In the past I’ve been very critical of MySpace, for two reasons. (A) The site’s stated policy is to allow anyone 14 and older to create a page with personal information and (B) in the past, sex offenders have used the site to find victims. (Disclosure: I am a site member.)

This story is encouraging, but it won’t solve the problem. MySpace is working to exclude sex offenders from joining with technology.

Here’s how it works:

“MySpace is teaming up with Sentinel Tech Holding to build and deploy within 30 days a database that will contain the names and physical descriptions of convicted sex offenders in the United States. An automated system will search for matches between the database and MySpace user profiles. Employees then will delete any profiles that match.”

Let’s assume, for the sake of argument, they can make it so no sex offender can get around the technology. (Even though perverts could use fake names and fake pictures.)

So assuming that against all evidence, the fact still remains that a bunch of 14-year-olds will have information on MySpace, and you don’t have to be a member to access their sites. In some cases perps are believed to have “researched” teens on the site without necessarily contacting the future victims.

Also, from the story:
“The News Corp. site, however, won’t be using Sentinel’s technology to verify the ages and identities of users to ensure they’re not adults posing as teens — a change urged by many lawmakers and law-enforcement officials.

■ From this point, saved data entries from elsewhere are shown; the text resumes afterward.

===== src/rtl/hpcs_pkg.sv =====
// Shared types, codes and the gamma table generator of the contrast stretch block.
package hpcs_pkg;

	// Pass selector codes on the func input.
	localparam logic [1:0] FUNC_SCAN = 2'd0;
	localparam logic [1:0] FUNC_FILL = 2'd1;
	localparam logic [1:0] FUNC_MAP  = 2'd2;

	// Configuration register indexes.
	localparam logic REG_CLIP_BRIGHT = 1'b0;
	localparam logic REG_BIN_COUNT   = 1'b1;

	localparam int CFG_W          = 11;
	localparam logic [CFG_W-1:0] BIN_COUNT_RESET = 11'd1024;
	localparam int QDEPTH         = 4;
	localparam int QPTR_W         = 2;
	localparam int OUT_W          = 16;

	typedef enum logic [1:0] {
		K_SCAN,
		K_FILL,
		K_MAP,
		K_NONE
	} hpcs_kind_t;

	typedef struct packed {
		hpcs_kind_t kind;
		logic       last;
	} hpcs_item_t;

	typedef enum logic [3:0] {
		S_IDLE,
		S_BDIV,
		S_BRD,
		S_BINC,
		S_PEAK,
		S_LDIV,
		S_LSET,
		S_RDIV,
		S_MMUL,
		S_MTAB,
		S_MOUT
	} hpcs_state_t;

	// Pseudo float with a 32-bit mantissa, truncating after each multiply.
	typedef struct packed {
		logic [63:0]        m;
		logic signed [31:0] e;
	} hpcs_pf_t;

	function automatic hpcs_pf_t pf_from(logic [63:0] v);
		hpcs_pf_t r;
		r.m = v;
		r.e = 0;
		while (r.m >= 64'h1_0000_0000) begin
			r.m = r.m >> 1;
			r.e = r.e + 1;
		end
		while (r.m < 64'h8000_0000) begin
			r.m = r.m << 1;
			r.e = r.e - 1;
		end
		return r;
	endfunction

	function automatic hpcs_pf_t pf_mul(hpcs_pf_t a, hpcs_pf_t b);
		hpcs_pf_t    r;
		logic [63:0] p;
		p = a.m * b.m;
		r.e = a.e + b.e;
		if (p[63]) begin
			r.m = p >> 32;
			r.e = r.e + 32;
		end else begin
			r.m = p >> 31;
			r.e = r.e + 31;
		end
		return r;
	endfunction

	function automatic hpcs_pf_t pf_pow(hpcs_pf_t a, int n);
		hpcs_pf_t r;
		r = a;
		for (int i = 1; i < n; i++) begin
			r = pf_mul(r, a);
		end
		return r;
	endfunction

	function automatic logic pf_le(hpcs_pf_t a, hpcs_pf_t b);
		return (a.e < b.e) || ((a.e == b.e) && (a.m <= b.m));
	endfunction

	// Entry k of the x^0.3 table: largest y with y^10 * N^3 <= k^3 * 65535^10.
	function automatic logic [15:0] hpcs_gamma(int k, int gbits);
		hpcs_pf_t    full10;
		hpcs_pf_t    n3;
		hpcs_pf_t    rhs;
		logic [31:0] lo;
		logic [31:0] hi;
		logic [31:0] mid;
		if (k == 0) begin
			return 16'd0;
		end
		full10 = pf_pow(pf_from(64'd65535), 10);
		n3     = pf_pow(pf_from(64'd1 << gbits), 3);
		rhs    = pf_mul(pf_pow(pf_from(64'(k)), 3), full10);
		lo = 32'd1;
		hi = 32'd65535;
		while (lo < hi) begin
			mid = lo + ((hi - lo + 32'd1) >> 1);
			if (pf_le(pf_mul(pf_pow(pf_from(64'(mid)), 10), n3), rhs)) begin
				lo = mid;
			end else begin
				hi = mid - 32'd1;
			end
		end
		return lo[15:0];
	endfunction

endpackage


===== src/rtl/hpcs_front.sv =====
// Input queue that accepts pixels, classifies them by pass and holds them for the back end.
module hpcs_front #(
	parameter int PIXEL_BITS = 16
) (
	input  logic                  clk,
	input  logic                  arst_n,
	input  logic                  push,
	output logic                  full,
	input  logic [1:0]            func,
	input  logic [PIXEL_BITS-1:0] pixel,
	input  logic                  last,
	input  logic                  hold,
	output logic                  item_valid,
	output hpcs_pkg::hpcs_item_t  item,
	output logic [PIXEL_BITS-1:0] item_pixel,
	input  logic                  item_take
);
	import hpcs_pkg::*;

	hpcs_item_t            ent_q [QDEPTH];
	logic [PIXEL_BITS-1:0] pix_q [QDEPTH];
	logic [QPTR_W-1:0]     wr_ptr_q;
	logic [QPTR_W-1:0]     rd_ptr_q;
	logic [QPTR_W:0]       cnt_q;
	logic                  accept;
	logic                  pop_q;
	hpcs_item_t            cls;

	always_comb begin
		cls.last = last;
		case (func)
			FUNC_SCAN: cls.kind = K_SCAN;
			FUNC_FILL: cls.kind = K_FILL;
			FUNC_MAP:  cls.kind = K_MAP;
			default:   cls.kind = K_NONE;
		endcase
	end

	assign full       = (cnt_q == (QPTR_W+1)'(QDEPTH)) || hold;
	assign accept     = push && !full;
	assign item_valid = (cnt_q != '0);
	assign pop_q      = item_take && item_valid;
	assign item       = ent_q[rd_ptr_q];
	assign item_pixel = pix_q[rd_ptr_q];

	always_ff @(posedge clk or negedge arst_n) begin
		if (!arst_n) begin
			wr_ptr_q <= '0;
			rd_ptr_q <= '0;
			cnt_q    <= '0;
		end else begin
			if (accept) begin
				wr_ptr_q <= wr_ptr_q + 1'b1;
			end
			if (pop_q) begin
				rd_ptr_q <= rd_ptr_q + 1'b1;
			end
			if (accept && !pop_q) begin
				cnt_q <= cnt_q + 1'b1;
			end else if (!accept && pop_q) begin
				cnt_q <= cnt_q - 1'b1;
			end
		end
	end

	always_ff @(posedge clk) begin
		if (accept) begin
			ent_q[wr_ptr_q] <= cls;
			pix_q[wr_ptr_q] <= pixel;
		end
	end

	assert property (@(posedge clk) disable iff (!arst_n)
		cnt_q <= (QPTR_W+1)'(QDEPTH))
		else $error("input queue count beyond depth");
	assert property (@(posedge clk) disable iff (!arst_n)
		(accept && !pop_q) |=> (cnt_q == $past(cnt_q) + 1'b1))
		else $error("input queue lost a transfer");
	assert property (@(posedge clk) disable iff (!arst_n)
		hold |-> !accept)
		else $error("transfer taken while input is held");

endmodule


===== config.mk =====
export PLATFORM = sky130hd
export DESIGN_NAME = hpcs_front
export DESIGN_NICKNAME = d
export VERILOG_FILES = /design/src/rtl/hpcs_pkg.sv /design/src/rtl/hpcs_front.sv
export SDC_FILE = /design/constraint.sdc
export NUM_CORES = 1
export LEC_CHECK = 0
export BUFFER_PORTS_ARGS = -buffer_cell sky130_fd_sc_hd__buf_2
export CORE_UTILIZATION = 50
export DETAILED_ROUTE_END_ITERATION = 16
export GPL_ROUTABILITY_DRIVEN = 0
export GPL_TIMING_DRIVEN = 0
export PLACE_DENSITY = 0.71
export SLEW_MARGIN = 15
export SYNTH_ARGS = -nofsm -noshare
export SYNTH_HDL_FRONTEND = slang
export SYNTH_SLANG_ARGS = --single-unit

===== constraint.sdc =====
create_clock -name clk -period 2.9 [get_ports clk]
set_clock_uncertainty 0.1 [all_clocks]
set_input_delay 0.145 -clock clk [delete_from_list [all_inputs] [get_ports clk]]
set_output_delay 0.145 -clock clk [all_outputs]
set_load 0.03 [all_outputs]

==> summary.md <==
| Metric | Value |
|---|---|
| Worst Path Max Fanout | `4` |
| Initial antenna violation count | `0` |
| Clock transition at path regs | `approximately 80 ps` |
| Net Sw Power | `~1.2 mW` |
| Final hold vios | `0` |
| Routed vias | `1495` |
| R2R setup slack | `about 720 ps` |
| Die Y | `just over 80 um` |
| Hold WC Path Type | `primary input to async pin` |
| Cell Rows | `28` |
| Worst EP required | `between 3000 and 4000 ps` |
| First-pass GRT wire length | `approximately 7700 um` |
| Drt wl/cell | `between 15 and 20 um` |
| Fmax | `about 460 MHz` |
| Share of cells above drive strength 1 | `between 30 and 40%` |
| CTS tree | `yes` |
| Die Width | `slightly above 80 um` |
| Avg Vias per Cell | `around 5.1` |
| Area Growth Syn to Fin | `21.15%` |
| Setup TNS | `0 ps` |
| Congestion Overflow GR | `0` |
| DIE AREA | `between 6000 and 7000 um^2` |
| First-pass DRT Iterations | `4` |
| Design Power | `between 3 and 4 mW` |
| Count of state elements after synthesis | `between 80 and 90` |
| Dpl ws | `716.9 ps` |
| # DRC | `0` |
| Antenna Violating Nets Remaining | `0` |
| Dominant cells by area after synthesis | `edfxtp_1 (72%), mux4_2 (13%), dfrtp_1 (5.5%)` |
| Hpwl dp | `about 3200 um` |
| RSZ-0062 raised after global routing | `no` |
| Final Net Count | `roughly 240` |
| VDD IR max | `about 0.52 mV` |
| Synth Instances | `around 140` |
| Internal Pwr Total | `~2.4 mW` |
| PnR worst setup slack | `roughly 720 ps` |
| Final Max Slew Viols | `0` |
| Mapped Area | `3188 um^2` |
| Area leader, netlist | `edfxtp_1` |
| Final WL | `slightly above 5000 um` |
| H-tree Lvls | `3` |
| Leakage | `~1.4 nW` |
| Hold WS | `67.95 ps` |
| Core box area | `6026 um^2` |
| Clk_lat worst skew | `340 ps` |
| MaxCap Viol Count | `0` |
| Clock sink count | `a little over 80` |
| Combinational Power Share | `about 36%` |
| GRT Total Usage | `between 10% and 20%` |
| Fin area | `around 3900 um^2` |
| Seq/Total Area, Yosys | `between 70 and 80%` |
| Vias in the first global route | `~1.6k` |
| Clock tree buffer depth | `2` |
| Startpoint Class | `register` |
| Filler cells | `450` |
| CTS Buf Count | `9` |
| Switching Fraction | `33.57%` |
| Post-synth top area share | `between 70% and 80%` |
| Port buffer count | `between 40 and 50` |
| Critical path arrival | `about 2400 ps` |
| Post-CTS setup buffer count | `0` |
| Syn avg cell area | `around 23 um^2` |
| Cell Area, Placed | `approximately 3500 um^2` |
| Post-Syn Nets | `between 150 and 200` |
| Worst-margin pin slew | `around 990 ps` |
| Antenna cells | `0` |
| Top-level port count | `between 40 and 50` |
| Netlist cell types | `22` |
| Fin crit period | `2185 ps` |
| CP Capture Type | `register` |
| DRC violation total after the first TritonRoute iteration | `57` |
| Clock Power Share | `between 10% and 20%` |
| Setup Viol. Count Final | `0` |
| Yosys warnings | `0` |
| PD cells | `917.0 nW/um^2` |
| Cts hold-fix bufs | `21` |
| Sequential share of power | `around 44%` |
| Outcome | `completed` |
| Worst Setup Path Type | `register to register` |
| Final Cycle Share | `about three quarters` |
| Largest net degree at the start of global routing | `20` |
| Max_slew headroom | `33.87%` |
| Starting Density | `52.91%` |
| Root Buffer | `clkbuf_8` |
| Post_cts resized | `0` |
[worst paths after layout]
check / startpoint / endpoint / cells after the start
hold / removal: arst_n / wr_ptr_q[0] / 2
hold reg to reg: cnt_q[0] / cnt_q[0] / 1
setup / recovery: cnt_q[0] / cnt_q[2] / 8
max in group asynchronous: arst_n / rd_ptr_q[1] / 2
min in group clk: push / wr_ptr_q[0] / 4
setup reg to reg: cnt_q[0] / cnt_q[2] / 8
[routing by layer]
metal | vias to the layer above | wire length, um | global-route usage [%]
met5 | - | 0 | 0
met2 | 36 | 2720 | 28.26
li1 | 699 | - | -
met1 | 754 | 2145 | 20.12
met3 | 6 | 207 | 5.000
met4 | 0 | 63 | 7.895
[metrics by stage]
stage | cells | util, %
after floorplan | 138 | -
after global placement | 255 | 57.95
after detailed placement | 255 | 57.95
after CTS | 292 | 64.10
after global routing | 292 | 64.10
final | 292 | 64.10
[final cells by class]
cell class                 instances  area [um^2]  area share [%]
sequential                        83         2457           63.62
multi-input combinational         45        675.6           17.49
timing repair buffer              63        420.4           10.88
clock buffer                      16        160.2           4.146
tap                               75        93.84           2.430
buffer                             6        40.04           1.037
inverter                           4        15.01          0.3887
[synth_stat cells, drive strengths merged]
cell type,instances
edfxtp,76
mux4,19
dfrtp,7
ha,5
and2,4
buf,4
inv,4
xnor2,4
a21oi,2
clkbuf,2
mux2,2
nor2,2
xor2,2
fa,1
nand2,1
nand2b,1
nand3,1
or3,1
[logic make-up (layout without fill, tap and decap cells)]
family / Yosys count / in the layout / share of synthesized area, %
flops: 83 / 83 / 77.08
mux: 21 / 21 / 14.36
simple gates: 10 / 10 / 1.923
buf+inv: 10 / 89 / 1.727
fa+ha+maj: 6 / 6 / 2.590
xor+xnor: 6 / 6 / 1.648
compound gates: 2 / 2 / 0.6672
[sequential cells by signal, summed over array words and instances, names as in the netlist]
signal	count
pix_q	64
ent_q	12
cnt_q	3
rd_ptr_q	2
wr_ptr_q	2
[layout by cell type, fill, tap and decap left out, types with 2 or more instances in the layout]
cell / n
edfxtp_1: 76
buf_2: 44
dlygate4sd3_1: 21
mux4_2: 18
clkbuf_8: 10
clkbuf_1: 8
dfrtp_1: 7
ha_1: 5
inv_1: 4
and2_1: 4
xnor2_1: 4
buf_6: 2
nor2_1: 2
xor2_1: 2
[power by group through the flow]
| stage | clock (mW) | combinational [mW] | sequential [mW] |
|---|---|---|---|
| 2_1_floorplan | 0 | 0.988 | 1.57 |
| 3_3_place_gp | 0 | 1.25 | 1.58 |
| 3_5_place_dp | 0 | 1.29 | 1.59 |
| 4_1_cts | 0.711 | 1.31 | 1.57 |
| 5_1_grt | 0.751 | 1.38 | 1.58 |
| 6_report | 0.697 | 1.28 | 1.56 |
[worst max-delay path, cell delays in order (launching register included)]
cell and delay (ps):
dfrtp_1 440, or3_4 420, nand2_2 90, ha_1 200
inv_1 70, fa_1 380, xor2_1 150, nor2_1 120
xor2_1 150
(Power assumes the default switching activity.)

“Cardillo said his service would be ineffective for such a purpose given the site’s large teen population. Children don’t have public records the same way adults do, he said, so the technology can’t rule out whether an adult is posing as a teen online.”

So let’s be honest about what this will do. It will leave up teenagers’ personal pages, and continue to allow pedophiles to pose as fellow teens. It will just knock out those perverts stupid enough to use their own names and photos in the process.

I’d rather make things difficult for some perverts than none, so it’s a step in the right direction. But it doesn’t mean MySpace is managing its site with sound policies.